I thought all Atari 2600 games had been programmed in 6502/6507 assembly language (plus whatever activated the Stella sound system), but at a party recently, a friend indicated that some 2600 programmers had actually cross-compiled C code for the 6502. If this is so, which of the 2600 games were in fact written in C, and which compilers were used?
Moste likely your friend was referring to modern time developments, not contemporary games. While today CC65 does deliver acceptable results for every day jobs, the 6502 isn't exactly C-friendly. C does require a certain memory handling - and quite some RAM as well. To program the 2600 with its bare bone 128 Bytes of RAM is already a tough job in Assembly and much less feasible in C.
If at all, I can only see some usage in the area of demo-programming, where next to no RAM data is needed, as such code is not driven by variable and interactive data, but runs straight and unmodified ahead.
So go ahead and call out your friend to give you evidence for his assumption - and what it was exactly about.
Only people who worked for Atari or third-party game developers could say for sure.
For early development, the history of the 2600 and C don't align very well. Atari began design for the first prototypes of the 2600 began in late 1975, shortly after the 6502 was introduced. C made its first appearance anywhere in 1972 and Kernighan and Ritchie wouldn't publish The C Programming Language until 1978, the year after the 2600 was introduced. Compilers in those days were almost always written to be run on their target platforms, and cross-compilation was a rarity if it existed at all. The first known C compiler that isolated code generation enough to make porting it to other platforms was PCC, which didn't make it out of Bell Labs until 1979 as part of Unix V7.
Later development in C would have been a very remote possibility. In 1983, Manx released Aztec C65, a compiler for the Apple II which produced object code that could, in theory be run on the 2600. Manx warns about the trade-offs of trying to run C on a 6502 in its mini-manual (see section 1.6). It's difficult to imagine that compiled C would be a good choice on a target with such limited memory and no frame buffer. The latter required that video be generated in real time by the processor, leaving fewer cycles available for game play and a hard, 33-millisecond deadline to start generating the next frame of video. If you ever saw black bars at the edges of the screen on a 2600, that was a symptom of the deadline being missed.
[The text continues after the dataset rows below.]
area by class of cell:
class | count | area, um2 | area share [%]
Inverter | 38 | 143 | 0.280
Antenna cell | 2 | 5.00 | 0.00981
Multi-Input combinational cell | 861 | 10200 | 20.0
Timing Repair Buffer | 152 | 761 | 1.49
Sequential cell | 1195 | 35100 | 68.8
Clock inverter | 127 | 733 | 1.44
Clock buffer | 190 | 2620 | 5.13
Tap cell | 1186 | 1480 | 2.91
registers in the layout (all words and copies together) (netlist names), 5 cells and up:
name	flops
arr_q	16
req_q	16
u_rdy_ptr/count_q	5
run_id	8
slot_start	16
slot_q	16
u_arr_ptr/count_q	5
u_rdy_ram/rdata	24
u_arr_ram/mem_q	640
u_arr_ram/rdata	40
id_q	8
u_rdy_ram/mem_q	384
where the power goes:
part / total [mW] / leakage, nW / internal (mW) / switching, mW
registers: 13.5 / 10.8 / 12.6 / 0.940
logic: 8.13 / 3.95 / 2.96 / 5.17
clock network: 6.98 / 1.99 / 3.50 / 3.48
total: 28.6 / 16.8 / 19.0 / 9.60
===== src/design/half_pel_image_interpolator_defines.svh =====
// Assertion macros shared by the half-pel interpolator modules.
`ifndef HALF_PEL_IMAGE_INTERPOLATOR_DEFINES_SVH
`define HALF_PEL_IMAGE_INTERPOLATOR_DEFINES_SVH

// Check that cons holds in the same cycle as ante.
`define HPI_ASSERT_SAME(lbl, ante, cons, msg) \
  lbl: assert property (@(posedge clk) disable iff (!rst_n) (ante) |-> (cons)) \
    else $error(msg);

// Check that cons holds in the cycle after ante.
`define HPI_ASSERT_NEXT(lbl, ante, cons, msg) \
  lbl: assert property (@(posedge clk) disable iff (!rst_n) (ante) |=> (cons)) \
    else $error(msg);

`endif


===== src/design/hpi_pkg.sv =====
// Shared constants, types and averaging functions of the half-pel interpolator.
package hpi_pkg;

  localparam int PIX_W          = 8;
  localparam int COORD_W        = 10;
  localparam int CFG_W          = 11;
  localparam int CFG_IDX_W      = 1;
  localparam int DEF_MAX_WIDTH  = 1024;
  localparam int DEF_MAX_HEIGHT = 1024;
  localparam int QUEUE_DEPTH    = 4;

  localparam logic [CFG_W-1:0] RST_FRAME_WIDTH  = 11'd352;
  localparam logic [CFG_W-1:0] RST_FRAME_HEIGHT = 11'd288;

  // Configuration register indexes
  localparam logic [CFG_IDX_W-1:0] REG_FRAME_WIDTH  = 1'b0;
  localparam logic [CFG_IDX_W-1:0] REG_FRAME_HEIGHT = 1'b1;

  // Result kinds of one pixel, in emission order
  localparam int NUM_KINDS = 4;
  typedef logic [NUM_KINDS-1:0] kind_mask_t;
  localparam kind_mask_t KIND_UPPER_LEFT  = 4'b0001; // block of (row-1, col-1)
  localparam kind_mask_t KIND_UPPER_RIGHT = 4'b0010; // block of (row-1, col)
  localparam kind_mask_t KIND_LOWER_LEFT  = 4'b0100; // block of (row, col-1)
  localparam kind_mask_t KIND_LOWER_RIGHT = 4'b1000; // block of (row, col)
  localparam kind_mask_t KIND_ALL         = 4'b1111;

  // Neighborhood of one pixel as handed from front to back
  typedef struct packed {
    logic [PIX_W-1:0] pix;
    logic [PIX_W-1:0] above;
    logic [PIX_W-1:0] left;
    logic [PIX_W-1:0] upper_left;
  } pix_quad_t;

  function automatic logic [PIX_W-1:0] avg2(input logic [PIX_W-1:0] a,
                                            input logic [PIX_W-1:0] b);
    logic [PIX_W:0] s;
    s = (PIX_W+1)'(a) + (PIX_W+1)'(b) + (PIX_W+1)'(1);
    return s[PIX_W:1];
  endfunction

  function automatic logic [PIX_W-1:0] avg4(input logic [PIX_W-1:0] a,
                                            input logic [PIX_W-1:0] b,
                                            input logic [PIX_W-1:0] c,
                                            input logic [PIX_W-1:0] d);
    logic [PIX_W+1:0] s;
    s = (PIX_W+2)'(a) + (PIX_W+2)'(b) + (PIX_W+2)'(c) + (PIX_W+2)'(d)
        + (PIX_W+2)'(2);
    return s[PIX_W+1:2];
  endfunction

endpackage
[config.mk]
export PLATFORM = sky130hd
export DESIGN_NAME = hpi_queue
export DESIGN_NICKNAME = d
export VERILOG_FILES = /design/src/design/hpi_pkg.sv /design/src/design/hpi_queue.sv
export VERILOG_INCLUDE_DIRS = /design/src /design/src/design
export SDC_FILE = /design/constraint.sdc
export NUM_CORES = 1
export LEC_CHECK = 0
export BUFFER_PORTS_ARGS = -buffer_cell sky130_fd_sc_hd__clkbuf_2
export CAP_MARGIN = 15
export CORE_ASPECT_RATIO = 1.25
export CORE_MARGIN = 2
export CORE_UTILIZATION = 55
export DETAILED_ROUTE_END_ITERATION = 12
export GPL_TIMING_DRIVEN = 1
export MAX_ROUTING_LAYER = met4
export PLACE_DENSITY = 0.77
export SLEW_MARGIN = 40
export SYNTH_ARGS = -nofsm -noshare
export SYNTH_HDL_FRONTEND = slang
export SYNTH_SLANG_ARGS = --single-unit
[constraint.sdc]
create_clock -name clk -period 2 [get_ports clk]
set_input_delay 0.2 -clock clk [delete_from_list [all_inputs] [get_ports clk]]
set_output_delay 0.2 -clock clk [all_outputs]
set_load 0.1 [all_outputs]
[src/design/half_pel_image_interpolator_defines.svh]
// Assertion macros shared by the half-pel interpolator modules.
`ifndef HALF_PEL_IMAGE_INTERPOLATOR_DEFINES_SVH
`define HALF_PEL_IMAGE_INTERPOLATOR_DEFINES_SVH

// Check that cons holds in the same cycle as ante.
`define HPI_ASSERT_SAME(lbl, ante, cons, msg) \
  lbl: assert property (@(posedge clk) disable iff (!rst_n) (ante) |-> (cons)) \
    else $error(msg);

// Check that cons holds in the cycle after ante.
`define HPI_ASSERT_NEXT(lbl, ante, cons, msg) \
  lbl: assert property (@(posedge clk) disable iff (!rst_n) (ante) |=> (cons)) \
    else $error(msg);

`endif

[src/design/hpi_pkg.sv]
// Shared constants, types and averaging functions of the half-pel interpolator.
package hpi_pkg;

  localparam int PIX_W          = 8;
  localparam int COORD_W        = 10;
  localparam int CFG_W          = 11;
  localparam int CFG_IDX_W      = 1;
  localparam int DEF_MAX_WIDTH  = 1024;
  localparam int DEF_MAX_HEIGHT = 1024;
  localparam int QUEUE_DEPTH    = 4;

  localparam logic [CFG_W-1:0] RST_FRAME_WIDTH  = 11'd352;
  localparam logic [CFG_W-1:0] RST_FRAME_HEIGHT = 11'd288;

  // Configuration register indexes
  localparam logic [CFG_IDX_W-1:0] REG_FRAME_WIDTH  = 1'b0;
  localparam logic [CFG_IDX_W-1:0] REG_FRAME_HEIGHT = 1'b1;

  // Result kinds of one pixel, in emission order
  localparam int NUM_KINDS = 4;
  typedef logic [NUM_KINDS-1:0] kind_mask_t;
  localparam kind_mask_t KIND_UPPER_LEFT  = 4'b0001; // block of (row-1, col-1)
  localparam kind_mask_t KIND_UPPER_RIGHT = 4'b0010; // block of (row-1, col)
  localparam kind_mask_t KIND_LOWER_LEFT  = 4'b0100; // block of (row, col-1)
  localparam kind_mask_t KIND_LOWER_RIGHT = 4'b1000; // block of (row, col)
  localparam kind_mask_t KIND_ALL         = 4'b1111;

  // Neighborhood of one pixel as handed from front to back
  typedef struct packed {
    logic [PIX_W-1:0] pix;
    logic [PIX_W-1:0] above;
    logic [PIX_W-1:0] left;
    logic [PIX_W-1:0] upper_left;
  } pix_quad_t;

  function automatic logic [PIX_W-1:0] avg2(input logic [PIX_W-1:0] a,
                                            input logic [PIX_W-1:0] b);
    logic [PIX_W:0] s;
    s = (PIX_W+1)'(a) + (PIX_W+1)'(b) + (PIX_W+1)'(1);
    return s[PIX_W:1];
  endfunction

  function automatic logic [PIX_W-1:0] avg4(input logic [PIX_W-1:0] a,
                                            input logic [PIX_W-1:0] b,
                                            input logic [PIX_W-1:0] c,
                                            input logic [PIX_W-1:0] d);
    logic [PIX_W+1:0] s;
    s = (PIX_W+2)'(a) + (PIX_W+2)'(b) + (PIX_W+2)'(c) + (PIX_W+2)'(d)
        + (PIX_W+2)'(2);
    return s[PIX_W+1:2];
  endfunction

endpackage

[src/design/hpi_queue.sv]
// Small register FIFO between the front end and the result sequencer.
`include "half_pel_image_interpolator_defines.svh"

module hpi_queue #(
  parameter int WIDTH = 32,
  parameter int DEPTH = hpi_pkg::QUEUE_DEPTH
) (
  input  logic             clk,
  input  logic             rst_n,
  input  logic             push,
  input  logic [WIDTH-1:0] wdata,
  output logic             full,
  input  logic             pop,
  output logic [WIDTH-1:0] rdata,
  output logic             not_empty
);

  localparam int PW = (DEPTH > 1) ? $clog2(DEPTH) : 1;
  localparam int NW = $clog2(DEPTH + 1);

  logic [WIDTH-1:0] slot_r [DEPTH];
  logic [PW-1:0]    wr_ptr_r, rd_ptr_r;
  logic [NW-1:0]    count_r;

  assign full      = (count_r == NW'(DEPTH));
  assign not_empty = (count_r != '0);
  assign rdata     = slot_r[rd_ptr_r];

  // Advance pointers and occupancy
  always_ff @(posedge clk) begin
    if (!rst_n) begin
      wr_ptr_r <= '0;
      rd_ptr_r <= '0;
      count_r  <= '0;
    end else begin
      if (push) begin
        wr_ptr_r <= (wr_ptr_r == PW'(DEPTH - 1)) ? '0 : wr_ptr_r + PW'(1);
      end
      if (pop) begin
        rd_ptr_r <= (rd_ptr_r == PW'(DEPTH - 1)) ? '0 : rd_ptr_r + PW'(1);
      end
      if (push && !pop) begin
        count_r <= count_r + NW'(1);
      end else if (pop && !push) begin
        count_r <= count_r - NW'(1);
      end
    end
  end

  always_ff @(posedge clk) begin
    if (push) begin
      slot_r[wr_ptr_r] <= wdata;
    end
  end

  `HPI_ASSERT_SAME(a_no_overflow, push, !full, "push into full queue")
  `HPI_ASSERT_SAME(a_no_underflow, pop, not_empty, "pop from empty queue")
  `HPI_ASSERT_SAME(a_count_bound, 1'b1, count_r <= NW'(DEPTH), "queue count beyond depth")

endmodule

**After elaboration in Yosys (flattened, before gate mapping)**

Memory sizes are Yosys's and may differ from the RTL's. A register that Yosys moved wholly into a read port is not among the register bits.
Cells that the tools add are included.
W data, S select, Z words.

- Add/sub/neg operators: 4
- Eq/ne operators: 3
- Multiplexer cells: 8
- Reductions and logical operators: 6

Operator list:

| cell | count |
|---|---|
| $mux W2 | 4 |
| $mux W3 | 2 |
| $add A2 B1 Y2 const B | 2 |
| $eq A2 B2 Y1 const B | 2 |
| $add A3 B1 Y3 const B | 1 |
| $eq A3 B3 Y1 const B | 1 |
| $reduce_bool A3 Y1 | 1 |
| $sub A3 B1 Y3 const B | 1 |
| $logic_and A1 B1 Y1 | 2 |
| $logic_not A1 Y1 | 2 |
| $mux W1 | 2 |
| $reduce_bool A2 Y1 | 1 |

- Flip-flop bits (word level): 7
- RAM bits: 128
- Input bits: 36
- Output and inout bits: 34
- Logic and storage cells: 25
- Memories: 1

Memories:

| name | words | bits a word | read ports | clocked after memory_dff | wr ports | line | text |
|---|---|---|---|---|---|---|---|
| slot_r | 4 | 32 | 1 | 1 | 1 | hpi_queue.sv:21 | `logic [WIDTH-1:0] slot_r [DEPTH];` |

**Depth between registers and ports, before layout**

Gate-level depths: netlist (run 1).

- Word-level depth: 4
- Mapped depth: 7
- Mapped depth without buffers: 7

**Least setup slack after synthesis (run 1)**

OpenSTA, ideal clock, no wires.

- Path type: register to output
- From: reg count_r[0]
- To: out full
- Arrival time: 2.549 ns
- Data required time: 1.800 ns
- Slack: -0.749 ns
- Stages on the path, launching flop included: 2
- Buffers on the path: 0
- Cells stage by stage: dfxtp_1 -> nor3b_1

- Cells in the longest elaborated chain, start to end: 1

RTL lines:

| what | line | text |
|---|---|---|
| start: declaration | hpi_queue.sv:23 | `logic [NW-1:0] count_r;` |
| start signal: assignment | hpi_queue.sv:43 | `count_r <= count_r + NW'(1);` |
| start signal: assignment | hpi_queue.sv:45 | `count_r <= count_r - NW'(1);` |
| $eq A3 B3 Y1 | hpi_queue.sv:25 | `assign full = (count_r == NW'(DEPTH));` |
| end: declaration | hpi_queue.sv:12 | `output logic full,` |

Every way passes these cells.

==> results.sh, run 1 <==
export IMPL_status="completed"
export IMPL_layout_drive_gt1_share_pct=43.62
export IMPL_ant_nets=0
export IMPL_viasPerCell=5.365
export IMPL_area_delta_synth_final_pct=35.79
export IMPL_grtUsageMet3_pct=7.781
export IMPL_syn_area_per_cell_um2=24.25
export IMPL_cp_slowest_stage_delay_ns=0.56
export IMPL_syn_num_nets=254
export IMPL_max_slew_margin_pct=64.22
export IMPL_multi_input_area_mm2=0.001003
export IMPL_ys_top_cells_by_area="edfxtp_1 75%, mux4_2 13%, dfxtp_1 3.5%"
export IMPL_hpwl_um=5297
export IMPL_wl_per_cell_um=19.30
export IMPL_cpMostUsedCell="buf_12"
export IMPL_port_buffers=69
export IMPL_place_inst=405
export IMPL_cp_cell_sequence="buf_12 > mux4_2 > buf_12"
export IMPL_start_util_pct=56.38
export IMPL_synthFlopType="edfxtp_1"
export IMPL_syn_inst=211
export IMPL_numCtsBuffers=17
export IMPL_antenna_found_initial=0
export IMPL_yosysMostFrequentCell="edfxtp_1"
export IMPL_criticalPathCategory="reg -> out"
export IMPL_layout_nets=367
export IMPL_finalCriticalPeriod_ns=1.956
export IMPL_globalplace_congestion=0.6935
export IMPL_chipWidth_um=90.28
export IMPL_ios=70
export IMPL_ys_ff_latch=137
export IMPL_wirelength_um=8877
export IMPL_dr_pass1_iters=4
export IMPL_cts_sinks=137
export IMPL_fmax_mhz=511.3
export IMPL_fp_dieH_um=111.8
export IMPL_yosysTopAreaCell="edfxtp_1"
export IMPL_grt_pass1_wl_um=13800
export IMPL_placed_area_mm2=0.006142
export IMPL_crit_slowest_cell="mux4_2"
export IMPL_setup_ws_ns=0.04405
export IMPL_final_max_slew_viol_count=0
export IMPL_grt_pass1_vias=2624
export IMPL_seq_area_mm2=0.004029
export IMPL_core_rowCount=39
export IMPL_clock_latency_ns=0.41
export IMPL_final_cells=460
export IMPL_grt_max_degree=33
export IMPL_rsz0062_at_grt="yes"
export IMPL_hold_viol=0
export IMPL_h_tree_depth=4
export IMPL_cp_required_ns=1.80
export IMPL_cts_tree="done"
export IMPL_root_buffer="clkbuf_16"
export IMPL_use_met2_pct=31.33
export IMPL_drc=0
export IMPL_maxCapViolCount=0
export IMPL_skew_ns=0.006749
export IMPL_startpoint_type="flip-flop"
export IMPL_drt_iter0_drc=167
export IMPL_endpoint_kind="output port"
export IMPL_crit_fanout=11
export IMPL_min_path_type="in -> reg"
export IMPL_fin_area_mm2=0.006949
export IMPL_netlist_area_mm2=0.005117
export IMPL_ys_warnings_count=0
export IMPL_synth_cell_type_count=22
export IMPL_top_usage_layer="met2"
export IMPL_arrival_ns=1.76
export IMPL_synth_edf_count=128
export IMPL_grtUsageMet1_pct=22.76
export IMPL_grt_overflow=0
export IMPL_clk_pin_slew_ns=0.06
export IMPL_peakVddDrop_v=0.0007642
export IMPL_power_leakage_uw=0.002457
export IMPL_n_fill_cell=487
export IMPL_async_reset_ff_share_pct=0
export IMPL_ys_seq_area_share_pct=78.63
export IMPL_diodes=0
export IMPL_period_share_pct=97.80
export IMPL_grt_usage_pct=19.64
export IMPL_core_mm2=0.009076
export IMPL_setup_viol=0
export IMPL_worst_slew_pin_slew_ns=0.5390
export IMPL_clock_path_buffers=2
export IMPL_die_area_mm2=0.01010
export IMPL_power_density_mw_per_mm2=1135
export IMPL_num_vias=2468
export IMPL_place_ws_ns=0.2549
export IMPL_synth_top_area_share_pct=75.11
export IMPL_setup_tns_final_ns=0
export IMPL_synth_commonest_cells="128 x edfxtp_1, 30 x mux4_2, 9 x dfxtp_1"
## cells in the final DEF (no fill, tap or decap), types with 2 or more instances in the layout
cell and instances:
or3_1 2, edfxtp_1 128, clkinvlp_4 5, nor2b_1 5
clkbuf_2 37, dfxtp_1 7, mux4_1 2, mux2i_1 4
inv_1 4, buf_12 36, buf_4 7, dlygate4sd3_1 21
clkbuf_16 17, ha_1 6, bufinv_16 2, clkinv_4 4
and2_2 3, mux4_2 30
## routing by layer
layer / share of wire [%] / wire length (µm)
met3: 4.3 / 383
met2: 54 / 4811
met4: 1.1 / 102
met5: 0 / 0
met1: 40 / 3579
## kinds of logic after synthesis
family	after synthesis	share of synthesized area (%)
AOI/OAI and AO/OA	3	0.3912
xor gates and xnor gates	2	0.3424
adders and majority gates	7	1.858
buffers and inverters	11	1.980
DFF	137	78.63
muxes	36	15.01
and+or+nand+nor	15	1.785
## registers in the layout (all words and copies together) (netlist names), named ones only
name	count
slot_r	128
count_r	3
rd_ptr_r	2
wr_ptr_r	2
## worst max-delay path, delay by kind of cell (launching register included)
| family | cells | cell delay [ns] |
|---|---|---|
| multiplexers | 1 | 0.56 |
| flip-flops | 1 | 0.42 |
| buffers and inverters | 2 | 0.36 |
## worst paths after layout
| kind | startpoint | endpoint | slack (ns) | cells after the start |
|---|---|---|---|---|
| setup reg to reg | count_r[0] | count_r[2] | 0.49 | 4 |
| setup / recovery | flip-flop | rdata[23] | 0.04 | 3 |
| hold reg to reg | count_r[2] | count_r[2] | 0.52 | 2 |
| hold / removal | wdata[21] | slot_r[2][21] | 0.01 | 1 |
## metrics by stage
stage	total power [µW]	hold WS (ns)	utilization, %
after global routing	8128	0.0008608	76.56
after floorplan	4400	0.2989	-
after global placement	4921	0.4131	67.66
after CTS	7956	0.00009764	76.45
final	7885	0.01435	76.56
after detailed placement	4948	0.4233	67.67
## area by class of cell
| type | instances | area share [%] |
|---|---|---|
| clock buffers | 18 | 6.176 |
| clock inverters | 14 | 2.161 |
| inverters | 4 | 0.2161 |
| multi-input cells | 63 | 14.44 |
| flip-flops and latches | 137 | 57.98 |
| well taps | 123 | 2.215 |
| repair buffers | 101 | 16.82 |
## repair_timing
item | 4_1_cts | 5_1_grt
resized for setup | 1 | 0
hold endpoints to repair | 74 | 4
setup buffers | 2 | 0
pin swaps | 0 | 0
setup endpoints to repair | 28 | 13
hold buffers | 20 | 1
Recommended reading: Racing the Beam by Montfort and Bogost.
C didn't have anywhere near the popularity and ubiquity that it does today. As has been mentioned elsewhere, the 6502 is a crummy target for a C compiler, notably with it's sparse, 8 bit register set.
Recall the sparse architecture of the machine: 128 bytes of RAM and 4K of ROM. A 4K assembly language program, with several 8-bit, and a few 16-bit counters or pointers, is not an arduous amount of code for an assembly language programmer. (Yes, there were banked cartridges later, but most of it was for data rather than actual code.)
One of the key values of a language like C is also portability, something that was simply not a concern here.
Finally, games on systems like the Atari were notorious for their optimizations, and other shenanigans and contortions the developers went through to get their titles crammed in to these creaky, slow boxes. Leveraging the underlying CPU to their full potential required 100% access to it, something that C did not offer. C does not offer access to things like the status registers of the CPU. The coders needed exact cycle timings for certain tasks. Direct access to timers and interrupt handlers, some which may change from scene to scene or even frame to frame. The assembly language developer can write code that "knew" exactly what state it was in at all times, and was coded appropriately.
Any high level value that C could have offered was lost not just in lack of access to the CPU, but also just in terms of longer turn arounds and development cycles. C is expensive to compile compared to assembly, and back then, yes, this mattered. A good macro assembler readily takes the sting of using assembly by letting the developer add in higher level constructs (working with structures, working with collections, looping, branching, etc.) or even small DSLs written in macros.
So, in the end, the cost of C wouldn't have brought enough value to the table for a professional game developer on such limited systems back then.